Rapid growth during the 19th and early 20th centuries had almost completely transformed the city. Yet there remained at least one remnant of its appearance in 1779—namely, the home of George Taylor, an iron master and a signer of the Declaration:
Our route out of Easton took us across Bushkill Creek. We then climbed a hill, which took us near Lafayette College. A few minutes later we passed a stone marker with the heading "SULLIVAN ROAD." Similar in design to the ones we'd seen at Geneva, at Kashong Point, and at Fort Augusta, this one identified the route "over which the army began its advance[,] June 18[,] 1779." As we continued around the bend, the road crested, and in the clearing beyond the trees we saw a billboard with "Sullivan's March" featured in the name of a new housing project:
During the next several days we would find references to the expedition strewn across the landscape. Some—as in the case of the billboard—bore no essential relationship to the events of 1779. But others were more suggestive.
For example, after returning to the stone marker we had just passed, we noticed that the side road bore the name "Sullivan Trail." Thinking that it might actually have been a portion of the original route, we decided to try it. Unlike the modern highway—with its gentle grades and generous curves—Sullivan Trail undulated and twisted in 18th-century fashion:
But it didn't take us far. Within a mile, or so, it rejoined the modern highway. For a few minutes we sat in the car, watching the traffic race by—as we had ourselves done a few minutes before. Like an oxbow lake, the side road had become separated from the mainstream. Now all its traffic was strictly local. But at least this stretch still existed, giving me a sense of the past I was trying to find.

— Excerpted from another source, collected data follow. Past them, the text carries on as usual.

`src/design/sas_pkg.sv`:
```
`default_nettype none
// ----------------------------------------------------------------------------
// sas_pkg
// shared constants and controller/datapath command and status types
// ----------------------------------------------------------------------------
package sas_pkg;
  localparam int unsigned MaxText   = 256;
  localparam int unsigned Alphabet  = 16;
  localparam int unsigned MaxStates = 512;
  localparam int unsigned SymW      = 4;

  localparam logic CmdAppend = 1'b0;
  localparam logic CmdQuery  = 1'b1;

  typedef enum logic [3:0] {
    OpNone,
    OpClrWr,
    OpStart,
    OpRdTr,
    OpRdLen,
    OpWrFresh,
    OpWalkWr,
    OpRdNxtLen,
    OpCopyRd,
    OpCopyWr,
    OpCloneFin,
    OpRedirWr,
    OpLinkSelf,
    OpQryRd,
    OpQryUse,
    OpLinkNxt
  } op_e;

  typedef struct packed {
    op_e  op;
    logic qry_last;
  } dp_cmd_t;

  typedef struct packed {
    logic clr_done;
    logic tr_zero;
    logic tr_is_nxt;
    logic cur_root_end;
    logic len_match;
    logic copy_done;
    logic full;
    logic sym_bad;
  } dp_sts_t;
endpackage
`default_nettype wire

```
`src/design/sas_ctrl.sv`:
```
`default_nettype none
// ----------------------------------------------------------------------------
// sas_ctrl
// sequencer for table clear, append walks, clone and queries
// ----------------------------------------------------------------------------
module sas_ctrl (
  input  wire               clk_i,
  input  wire               rst_ni,
  input  wire               in_valid_i,
  output logic              in_ready_o,
  input  wire               command_i,
  input  wire               last_i,
  output logic              out_valid_o,
  input  wire               out_ready_i,
  output logic              kind_o,
  output logic              found_o,
  output logic              full_error_o,
  input  wire               alive_i,
  input  sas_pkg::dp_sts_t  sts_i,
  output sas_pkg::dp_cmd_t  cmd_o
);
  import sas_pkg::*;

  typedef enum logic [3:0] {
    StClear, StIdle, StRdLen, StWalkRd, StWalkChk, StLinkRd, StLenRd,
    StLenChk, StCopyRd, StCopyWr, StClFin, StRedRd, StRedChk, StLink,
    StQry
  } state_e;

  state_e state_q;
  logic   qlast_q;

  // a word is taken only when the result register is free by the next cycle
  assign in_ready_o = (state_q == StIdle) && (!out_valid_o || out_ready_i);

  always_comb begin
    cmd_o.op = OpNone;
    cmd_o.qry_last = 1'b0;
    case (state_q)
      StClear:   cmd_o.op = sts_i.clr_done ? OpNone : OpClrWr;
      StIdle:    if (in_valid_i && in_ready_o) begin
                   if (command_i == CmdQuery) cmd_o.op = OpQryRd;
                   else if (!sts_i.full && !sts_i.sym_bad) cmd_o.op = OpStart;
                 end
      StRdLen:   cmd_o.op = OpWrFresh;
      StWalkChk: cmd_o.op = sts_i.tr_zero ? OpWalkWr : OpRdLen;
      StLenRd:   cmd_o.op = OpRdNxtLen;
      StLenChk:  cmd_o.op = sts_i.len_match ? OpLinkSelf : OpNone;
      StCopyRd:  cmd_o.op = OpCopyRd;
      StCopyWr:  cmd_o.op = OpCopyWr;
      StClFin:   cmd_o.op = OpCloneFin;
      StRedChk:  cmd_o.op = sts_i.tr_is_nxt ? OpRedirWr : OpLinkNxt;
      StLink:    cmd_o.op = OpLinkSelf;
      StQry: begin
        cmd_o.op = OpQryUse;
        cmd_o.qry_last = qlast_q;
      end
      default: ;
    endcase
  end

  always_ff @(posedge clk_i or negedge rst_ni) begin
    if (!rst_ni) begin
      state_q <= StClear; out_valid_o <= 1'b0; kind_o <= 1'b0; found_o <= 1'b0;
      full_error_o <= 1'b0; qlast_q <= 1'b0;
    end else begin
      if (out_valid_o && out_ready_i) out_valid_o <= 1'b0;
      case (state_q)
        StClear: if (sts_i.clr_done) state_q <= StIdle;
        StIdle: if (in_valid_i && in_ready_o) begin
          if (command_i == CmdQuery) begin
            qlast_q <= last_i; state_q <= StQry;
          end else begin
            out_valid_o <= 1'b1; kind_o <= CmdAppend; found_o <= 1'b0;
            full_error_o <= sts_i.full;
            if (!sts_i.full && !sts_i.sym_bad) state_q <= StRdLen;
          end
        end
        StRdLen:   state_q <= StWalkRd;
        StWalkRd:  state_q <= StWalkChk;
        StWalkChk: state_q <= sts_i.tr_zero ? StLinkRd : StLenRd;
        StLinkRd:  state_q <= sts_i.cur_root_end ? StLink : StWalkRd;
        StLenRd:   state_q <= StLenChk;
        StLenChk:  state_q <= sts_i.len_match ? StIdle : StCopyRd;
        StCopyRd:  state_q <= StCopyWr;
        StCopyWr:  state_q <= sts_i.copy_done ? StClFin : StCopyRd;
        StClFin:   state_q <= StRedRd;
        StRedRd:   state_q <= StRedChk;
        StRedChk:  state_q <= sts_i.tr_is_nxt ? StRedRd : StLink;
        StLink:    state_q <= StIdle;
        StQry: begin
          state_q <= StIdle;
          // result register is free here since the word was taken
          if (qlast_q) begin
            out_valid_o <= 1'b1; kind_o <= CmdQuery;
            found_o <= alive_i && !sts_i.tr_zero; full_error_o <= 1'b0;
          end
        end
        default: state_q <= StIdle;
      endcase
    end
  end
endmodule
`default_nettype wire

```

On the highway again, we drove through the open, rolling countryside back to the village of Wind Gap. There we located another stone marker in the series, this one identifying the campsite after the first day's march. Unlike the others we had seen (and would see), its bronze plaque had been polished to a golden sheen. Two young men from a local cable company were filming it for an upcoming program, and while they were working, two boys stopped to watch:
Next we drove through the actual wind gap—a pass through the ridge that once served as the spillway for a glacial lake. Here we again crossed the Appalachian Trail, and as before we stopped for a short walk. Not until Tannersville did we reach the marker for the second night's campsite. As usual, we parked the car and explored. Also as usual, I took a picture:
But this time my photographic efforts led to an unpleasant encounter. In taking a second picture, I positioned myself just far enough from the marker for the slab of granite to fill my camera's field of view. "Stand in the road and you'll get flattened," a young fellow snarled at me from the window of his pickup as he whizzed by.

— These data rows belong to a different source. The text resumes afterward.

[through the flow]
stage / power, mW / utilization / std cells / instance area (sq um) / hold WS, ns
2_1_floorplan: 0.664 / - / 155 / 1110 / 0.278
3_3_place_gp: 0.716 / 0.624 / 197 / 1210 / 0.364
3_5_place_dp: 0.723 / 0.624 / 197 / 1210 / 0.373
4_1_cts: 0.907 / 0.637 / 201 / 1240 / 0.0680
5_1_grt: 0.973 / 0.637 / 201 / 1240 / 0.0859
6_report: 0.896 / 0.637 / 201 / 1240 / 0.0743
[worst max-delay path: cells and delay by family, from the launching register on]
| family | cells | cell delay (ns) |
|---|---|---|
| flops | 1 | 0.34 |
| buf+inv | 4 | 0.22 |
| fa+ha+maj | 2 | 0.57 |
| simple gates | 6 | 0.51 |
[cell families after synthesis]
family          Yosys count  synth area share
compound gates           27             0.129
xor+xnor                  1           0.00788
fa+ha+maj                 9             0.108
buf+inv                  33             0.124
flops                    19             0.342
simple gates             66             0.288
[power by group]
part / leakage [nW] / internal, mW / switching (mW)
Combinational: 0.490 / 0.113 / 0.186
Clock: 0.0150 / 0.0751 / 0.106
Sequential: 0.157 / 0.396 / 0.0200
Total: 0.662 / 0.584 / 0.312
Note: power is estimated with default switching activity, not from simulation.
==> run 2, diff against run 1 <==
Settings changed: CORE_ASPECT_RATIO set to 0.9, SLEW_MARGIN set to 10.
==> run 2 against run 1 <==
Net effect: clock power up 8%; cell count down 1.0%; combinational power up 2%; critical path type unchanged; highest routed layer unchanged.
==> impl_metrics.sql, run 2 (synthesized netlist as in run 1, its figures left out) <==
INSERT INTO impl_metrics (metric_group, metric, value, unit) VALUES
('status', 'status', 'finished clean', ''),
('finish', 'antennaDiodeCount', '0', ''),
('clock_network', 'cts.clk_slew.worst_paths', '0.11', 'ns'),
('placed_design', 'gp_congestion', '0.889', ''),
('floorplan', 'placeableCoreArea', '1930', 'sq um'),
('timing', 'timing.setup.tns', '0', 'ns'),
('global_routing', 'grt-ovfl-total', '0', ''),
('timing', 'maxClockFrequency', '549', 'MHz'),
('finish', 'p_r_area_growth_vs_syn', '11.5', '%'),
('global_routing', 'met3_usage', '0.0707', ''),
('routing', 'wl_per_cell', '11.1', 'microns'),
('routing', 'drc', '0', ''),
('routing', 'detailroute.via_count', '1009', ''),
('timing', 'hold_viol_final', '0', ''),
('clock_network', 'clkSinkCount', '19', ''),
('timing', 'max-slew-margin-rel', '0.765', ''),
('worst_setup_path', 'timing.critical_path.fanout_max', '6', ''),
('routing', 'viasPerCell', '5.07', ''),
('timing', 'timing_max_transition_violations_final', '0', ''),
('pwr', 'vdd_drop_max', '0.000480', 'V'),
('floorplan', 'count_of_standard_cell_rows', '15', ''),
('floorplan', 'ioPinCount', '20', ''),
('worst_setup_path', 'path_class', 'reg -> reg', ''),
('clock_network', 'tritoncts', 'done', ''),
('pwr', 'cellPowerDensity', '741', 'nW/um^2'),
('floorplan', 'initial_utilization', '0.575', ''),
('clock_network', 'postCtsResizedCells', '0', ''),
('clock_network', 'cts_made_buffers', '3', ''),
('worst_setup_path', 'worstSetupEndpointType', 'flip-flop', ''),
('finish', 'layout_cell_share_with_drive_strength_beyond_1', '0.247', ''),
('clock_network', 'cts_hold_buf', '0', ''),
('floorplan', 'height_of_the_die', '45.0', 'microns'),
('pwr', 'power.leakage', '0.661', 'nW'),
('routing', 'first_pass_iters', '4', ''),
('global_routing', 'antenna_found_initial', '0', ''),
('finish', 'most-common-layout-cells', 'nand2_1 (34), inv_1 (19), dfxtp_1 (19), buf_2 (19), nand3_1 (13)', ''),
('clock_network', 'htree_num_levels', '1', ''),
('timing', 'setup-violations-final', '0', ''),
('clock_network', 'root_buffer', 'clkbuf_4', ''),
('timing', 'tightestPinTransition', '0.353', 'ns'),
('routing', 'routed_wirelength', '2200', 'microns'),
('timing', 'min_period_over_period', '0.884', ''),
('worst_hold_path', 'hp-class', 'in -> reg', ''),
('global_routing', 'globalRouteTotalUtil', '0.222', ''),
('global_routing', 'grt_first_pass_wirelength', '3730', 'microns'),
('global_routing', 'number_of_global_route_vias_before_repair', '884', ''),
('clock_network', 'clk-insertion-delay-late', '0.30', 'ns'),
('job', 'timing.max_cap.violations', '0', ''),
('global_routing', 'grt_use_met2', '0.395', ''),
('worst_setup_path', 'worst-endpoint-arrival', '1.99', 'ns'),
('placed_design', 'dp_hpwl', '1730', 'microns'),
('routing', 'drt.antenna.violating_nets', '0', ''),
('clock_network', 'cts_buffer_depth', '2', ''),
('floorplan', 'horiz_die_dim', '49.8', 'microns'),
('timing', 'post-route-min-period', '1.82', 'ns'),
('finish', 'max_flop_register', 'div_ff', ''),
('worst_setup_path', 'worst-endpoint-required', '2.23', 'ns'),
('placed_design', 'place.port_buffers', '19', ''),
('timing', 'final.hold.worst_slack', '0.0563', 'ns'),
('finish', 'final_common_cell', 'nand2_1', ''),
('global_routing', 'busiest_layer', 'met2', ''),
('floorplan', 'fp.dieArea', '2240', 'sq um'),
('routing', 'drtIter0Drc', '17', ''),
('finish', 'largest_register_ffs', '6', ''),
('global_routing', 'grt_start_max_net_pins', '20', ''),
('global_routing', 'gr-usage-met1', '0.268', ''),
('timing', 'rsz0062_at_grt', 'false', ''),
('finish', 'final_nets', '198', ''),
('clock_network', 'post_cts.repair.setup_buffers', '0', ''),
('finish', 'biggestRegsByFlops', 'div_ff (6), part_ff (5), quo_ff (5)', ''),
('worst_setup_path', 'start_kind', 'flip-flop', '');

Although I couldn't be sure, I imagined his anger as resulting less from my actions, in particular, and more from general circumstances. Tannersville lies near Camelback Mountain, in the heart of the Poconos. As with Gatlinberg in the Smokies, tourists throng through Tannersville. But because its population is so low that our AAA guidebook didn't bother listing it, I suspect that local patience does wear thin at times.
Another feature of the Tannersville marker was its proximity to "The 1749 Alpine Inn"—which put me in mind of a book I had read a few months before. In driving his van "Ghost Dancing" around the United States, the author had deliberately followed back roads. Because atlases often mark such roads with the color blue, William Trogdon (whose pen name is William Least Heat-Moon) had entitled his book Blue Highways.
Trogdon tended to stop at places like the tavern in Tannersville, where he would talk with people like the young fellow who had shouted at me. Originally I had considered doing something similar—in which case I planned to follow Trogdon's advice "There is one infallible way," he noted in the book, "to find honest food at just prices in blue-highway America: count the calendars in a cafe."
No calendar: Same as an interstate pit stop.